→ TASK STATEMENT
Repeat word for word the opening stretch of the entries, from the first line through the line containing "after CTS: 0.000238 / 258 / 18.6".

→ RECORDED INFORMATION
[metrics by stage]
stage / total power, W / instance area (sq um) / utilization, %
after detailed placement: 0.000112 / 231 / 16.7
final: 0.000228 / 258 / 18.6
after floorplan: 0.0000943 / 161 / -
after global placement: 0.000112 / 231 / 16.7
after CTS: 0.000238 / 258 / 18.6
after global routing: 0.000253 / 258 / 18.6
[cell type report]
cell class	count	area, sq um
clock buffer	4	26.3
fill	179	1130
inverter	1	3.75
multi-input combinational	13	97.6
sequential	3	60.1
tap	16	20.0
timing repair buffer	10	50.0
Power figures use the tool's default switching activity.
--- src/rtl/voice_slot_allocator_macros.svh ---
// Assertion macros shared by the voice slot allocator modules
`ifndef VOICE_SLOT_ALLOCATOR_MACROS_SVH
`define VOICE_SLOT_ALLOCATOR_MACROS_SVH

// Same-cycle implication, disabled while in reset
`define VSA_ASSERT_IMP(name, clk, rst, ante, cons, msg) \
  name: assert property (@(posedge clk) disable iff (rst) (ante) |-> (cons)) \
    else $error(msg);

// Next-cycle implication, disabled while in reset
`define VSA_ASSERT_NXT(name, clk, rst, ante, cons, msg) \
  name: assert property (@(posedge clk) disable iff (rst) (ante) |=> (cons)) \
    else $error(msg);

`endif

--- src/rtl/vsa_pkg.sv ---
// Shared constants, opcodes and control structs for the voice slot allocator
package vsa_pkg;

  // Field widths
  localparam int OP_W   = 3;
  localparam int TAG_W  = 16;
  localparam int SND_W  = 10;
  localparam int PRIO_W = 16;
  localparam int SIDX_W = 4;
  localparam int SLOT_W = 4;
  localparam int ACT_W  = 5;

  // Defaults
  localparam int               NUM_SLOTS_DEF = 16;
  localparam logic [ACT_W-1:0] ACTIVE_RESET  = 5'd16;

  // Opcodes
  localparam logic [OP_W-1:0] OP_ALLOC    = 3'd0;
  localparam logic [OP_W-1:0] OP_STOP_ORG = 3'd1;
  localparam logic [OP_W-1:0] OP_STOP_ALL = 3'd2;
  localparam logic [OP_W-1:0] OP_RELEASE  = 3'd3;
  localparam logic [OP_W-1:0] OP_QUERY    = 3'd4;

  // Controller to datapath
  typedef struct packed {
    logic load;    // capture request, clear scan trackers
    logic step;    // issue next slot read
    logic commit;  // update table, load result register
  } vsa_cmd_t;

  // Datapath to controller
  typedef struct packed {
    logic scan_op;    // captured opcode needs a table scan
    logic live_zero;  // no live slots (active count is zero)
    logic last;       // read address is the last live slot
    logic out_stall;  // result register full and not being taken
  } vsa_sts_t;

endpackage

--- src/rtl/vsa_datapath.sv ---
// Slot table, scan compare trackers, table update and result register
`include "voice_slot_allocator_macros.svh"

module vsa_datapath import vsa_pkg::*; #(
  parameter int NUM_SLOTS = NUM_SLOTS_DEF
) (
  input  logic                     clk,
  input  logic                     rst,
  input  vsa_cmd_t                 cmd,
  output vsa_sts_t                 sts,
  // configuration
  input  logic                     cfg_valid,
  input  logic [ACT_W-1:0]         cfg_active,
  // request payload
  input  logic [OP_W-1:0]          in_opcode,
  input  logic [TAG_W-1:0]         in_origin_tag,
  input  logic                     in_origin_valid,
  input  logic [SND_W-1:0]         in_sound_id,
  input  logic                     in_id_valid,
  input  logic signed [PRIO_W-1:0] in_priority_req,
  input  logic [SIDX_W-1:0]        in_slot_index,
  // result
  output logic                     out_valid,
  input  logic                     out_ready,
  output logic                     out_granted,
  output logic [SLOT_W-1:0]        out_slot,
  output logic                     out_evicted,
  output logic                     out_playing
);

  localparam int IW   = $clog2(NUM_SLOTS);
  localparam int CW   = $clog2(NUM_SLOTS + 1);
  localparam int CMPW = (CW > ACT_W) ? CW : ACT_W;

  // Configuration and captured request
  logic [ACT_W-1:0]         active_slots;
  logic [OP_W-1:0]          op;
  logic [TAG_W-1:0]         tag;
  logic                     ovalid;
  logic [SND_W-1:0]         sound;
  logic                     ivalid;
  logic signed [PRIO_W-1:0] prio;
  logic [SIDX_W-1:0]        sidx;

  // Slot flags and payload memories
  logic [NUM_SLOTS-1:0]     busy;
  logic [NUM_SLOTS-1:0]     has_org;
  logic [NUM_SLOTS-1:0]     busy_next;
  logic [NUM_SLOTS-1:0]     has_org_next;
  logic [TAG_W-1:0]         mem_origin [NUM_SLOTS];
  logic [SND_W-1:0]         mem_sound  [NUM_SLOTS];
  logic signed [PRIO_W-1:0] mem_prio   [NUM_SLOTS];
  logic [TAG_W-1:0]         rd_origin;
  logic [SND_W-1:0]         rd_sound;
  logic signed [PRIO_W-1:0] rd_prio;

  // Scan state
  logic [IW-1:0]            rd_idx;
  logic                     cmp_valid;
  logic [IW-1:0]            cmp_idx;
  logic                     hit_found;
  logic [IW-1:0]            hit_idx;
  logic                     hit_evict;
  logic                     min_found;
  logic [IW-1:0]            min_idx;
  logic signed [PRIO_W-1:0] min_val;
  logic                     play;

  // Derived
  logic [CMPW-1:0]          act_ext;
  logic [CMPW-1:0]          live_ext;
  logic [NUM_SLOTS-1:0]     live_mask;
  logic                     c_busy;
  logic                     c_ho;
  logic                     org_eq;
  logic                     snd_eq;
  logic                     prio_lt;
  logic                     sidx_in;
  logic [IW-1:0]            sidx_i;
  logic [IW-1:0]            pick;
  logic                     set_en;
  logic [NUM_SLOTS-1:0]     clr_mask;
  logic                     res_granted;
  logic [SLOT_W-1:0]        res_slot;
  logic                     res_evicted;
  logic                     res_playing;

  // Active count register
  always_ff @(posedge clk) begin
    if (rst) begin
      active_slots <= ACTIVE_RESET;
    end else if (cfg_valid) begin
      active_slots <= cfg_active;
    end
  end

  // Live count clamped to the table size, and its slot mask
  always_comb begin
    act_ext  = CMPW'(active_slots);
    live_ext = (act_ext > CMPW'(NUM_SLOTS)) ? CMPW'(NUM_SLOTS) : act_ext;
    for (int i = 0; i < NUM_SLOTS; i++) begin
      live_mask[i] = CMPW'(i) < live_ext;
    end
  end

  // Request capture
  always_ff @(posedge clk) begin
    if (cmd.load) begin
      op     <= in_opcode;
      tag    <= in_origin_tag;
      ovalid <= in_origin_valid;
      sound  <= in_sound_id;
      ivalid <= in_id_valid;
      prio   <= in_priority_req;
      sidx   <= in_slot_index;
    end
  end

  // Status to the controller
  always_comb begin
    sts.scan_op   = (op == OP_ALLOC) || (op == OP_STOP_ORG) || (op == OP_QUERY);
    sts.live_zero = (live_ext == '0);
    sts.last      = (CMPW'(rd_idx) + CMPW'(1)) == live_ext;
    sts.out_stall = out_valid && !out_ready;
  end

  // Memory read port, one slot a cycle
  always_ff @(posedge clk) begin
    rd_origin <= mem_origin[rd_idx];
    rd_sound  <= mem_sound[rd_idx];
    rd_prio   <= mem_prio[rd_idx];
  end

  // Memory write port, on an allocate that found a slot
  always_ff @(posedge clk) begin
    if (cmd.commit && set_en) begin
      mem_origin[pick] <= tag;
      mem_sound[pick]  <= sound;
      mem_prio[pick]   <= prio;
    end
  end

  // Compare terms for the slot whose data has just been read
  always_comb begin
    c_busy  = busy[cmp_idx];
    c_ho    = has_org[cmp_idx];
    org_eq  = (rd_origin == tag);
    snd_eq  = (rd_sound == sound);
    prio_lt = (rd_prio < min_val);
  end

  // Read address and compare stage valid
  always_ff @(posedge clk) begin
    if (rst) begin
      cmp_valid <= 1'b0;
    end else begin
      cmp_valid <= cmd.step;
    end
  end

  always_ff @(posedge clk) begin
    if (cmd.load) begin
      rd_idx <= '0;
    end else if (cmd.step) begin
      rd_idx <= rd_idx + 1'b1;
    end
    cmp_idx <= rd_idx;
  end

  // Scan trackers: first hit, lowest priority below the request, any match
  always_ff @(posedge clk) begin
    if (cmd.load) begin
      hit_found <= 1'b0;
      min_found <= 1'b0;
      min_val   <= in_priority_req;
      play      <= 1'b0;
    end else if (cmp_valid) begin
      if (op == OP_ALLOC) begin
        if (!hit_found && !c_busy) begin
          hit_found <= 1'b1;
          hit_idx   <= cmp_idx;
          hit_evict <= 1'b0;
        end else if (!hit_found && ovalid && c_ho && org_eq) begin
          hit_found <= 1'b1;
          hit_idx   <= cmp_idx;
          hit_evict <= 1'b1;
        end
        if (c_busy && prio_lt) begin
          min_found <= 1'b1;
          min_idx   <= cmp_idx;
          min_val   <= rd_prio;
        end
      end
      if (op == OP_STOP_ORG && !hit_found && c_busy && (c_ho == ovalid) &&
          (!ovalid || org_eq)) begin
        hit_found <= 1'b1;
        hit_idx   <= cmp_idx;
      end
      if (op == OP_QUERY && ((ovalid && c_ho && org_eq) || (ivalid && c_busy && snd_eq))) begin
        play <= 1'b1;
      end
    end
  end

  // Table update and result per opcode
  always_comb begin
    sidx_in     = CMPW'(sidx) < live_ext;
    sidx_i      = IW'(sidx);
    pick        = hit_found ? hit_idx : min_idx;
    set_en      = 1'b0;
    clr_mask    = '0;
    res_granted = 1'b0;
    res_slot    = '0;
    res_evicted = 1'b0;
    res_playing = 1'b0;
    unique case (op)
      OP_ALLOC: begin
        if (hit_found || min_found) begin
          set_en      = 1'b1;
          res_granted = 1'b1;
          res_slot    = SLOT_W'(pick);
          res_evicted = hit_found ? hit_evict : 1'b1;
        end
      end
      OP_STOP_ORG: begin
        if (hit_found) begin
          clr_mask[hit_idx] = 1'b1;
          res_granted       = 1'b1;
          res_slot          = SLOT_W'(hit_idx);
        end
      end
      OP_STOP_ALL: begin
        clr_mask    = live_mask;
        res_granted = |(busy & live_mask);
      end
      OP_RELEASE: begin
        if (sidx_in) begin
          res_slot = sidx;
          if (busy[sidx_i]) begin
            clr_mask[sidx_i] = 1'b1;
            res_granted      = 1'b1;
          end
        end
      end
      OP_QUERY: begin
        res_playing = play;
      end
      default: begin
        res_granted = 1'b0;
      end
    endcase
  end

  // Next slot flags: clear the freed slots, then mark an allocated one
  always_comb begin
    busy_next    = busy & ~clr_mask;
    has_org_next = has_org & ~clr_mask;
    if (set_en) begin
      busy_next[pick]    = 1'b1;
      has_org_next[pick] = ovalid;
    end
  end

  // Slot flags
  always_ff @(posedge clk) begin
    if (rst) begin
      busy    <= '0;
      has_org <= '0;
    end else if (cmd.commit) begin
      busy    <= busy_next;
      has_org <= has_org_next;
    end
  end

  // Result register
  always_ff @(posedge clk) begin
    if (rst) begin
      out_valid <= 1'b0;
    end else if (cmd.commit) begin
      out_valid <= 1'b1;
    end else if (out_ready) begin
      out_valid <= 1'b0;
    end
  end

  always_ff @(posedge clk) begin
    if (cmd.commit) begin
      out_granted <= res_granted;
      out_slot    <= res_slot;
      out_evicted <= res_evicted;
      out_playing <= res_playing;
    end
  end

  `VSA_ASSERT_IMP(a_alloc_free_slot, clk, rst, cmd.commit && set_en && !res_evicted,
                  !busy[pick], "non-evicting allocate took a busy slot")
  `VSA_ASSERT_NXT(a_alloc_marks_busy, clk, rst, cmd.commit && set_en,
                  busy[$past(pick)], "allocated slot not busy")
  `VSA_ASSERT_IMP(a_commit_room, clk, rst, cmd.commit, !out_valid || out_ready,
                  "result overwritten")

endmodule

→ RESULT OF THIS TASK
[metrics by stage]
stage / total power, W / instance area (sq um) / utilization, %
after detailed placement: 0.000112 / 231 / 16.7
final: 0.000228 / 258 / 18.6
after floorplan: 0.0000943 / 161 / -
after global placement: 0.000112 / 231 / 16.7
after CTS: 0.000238 / 258 / 18.6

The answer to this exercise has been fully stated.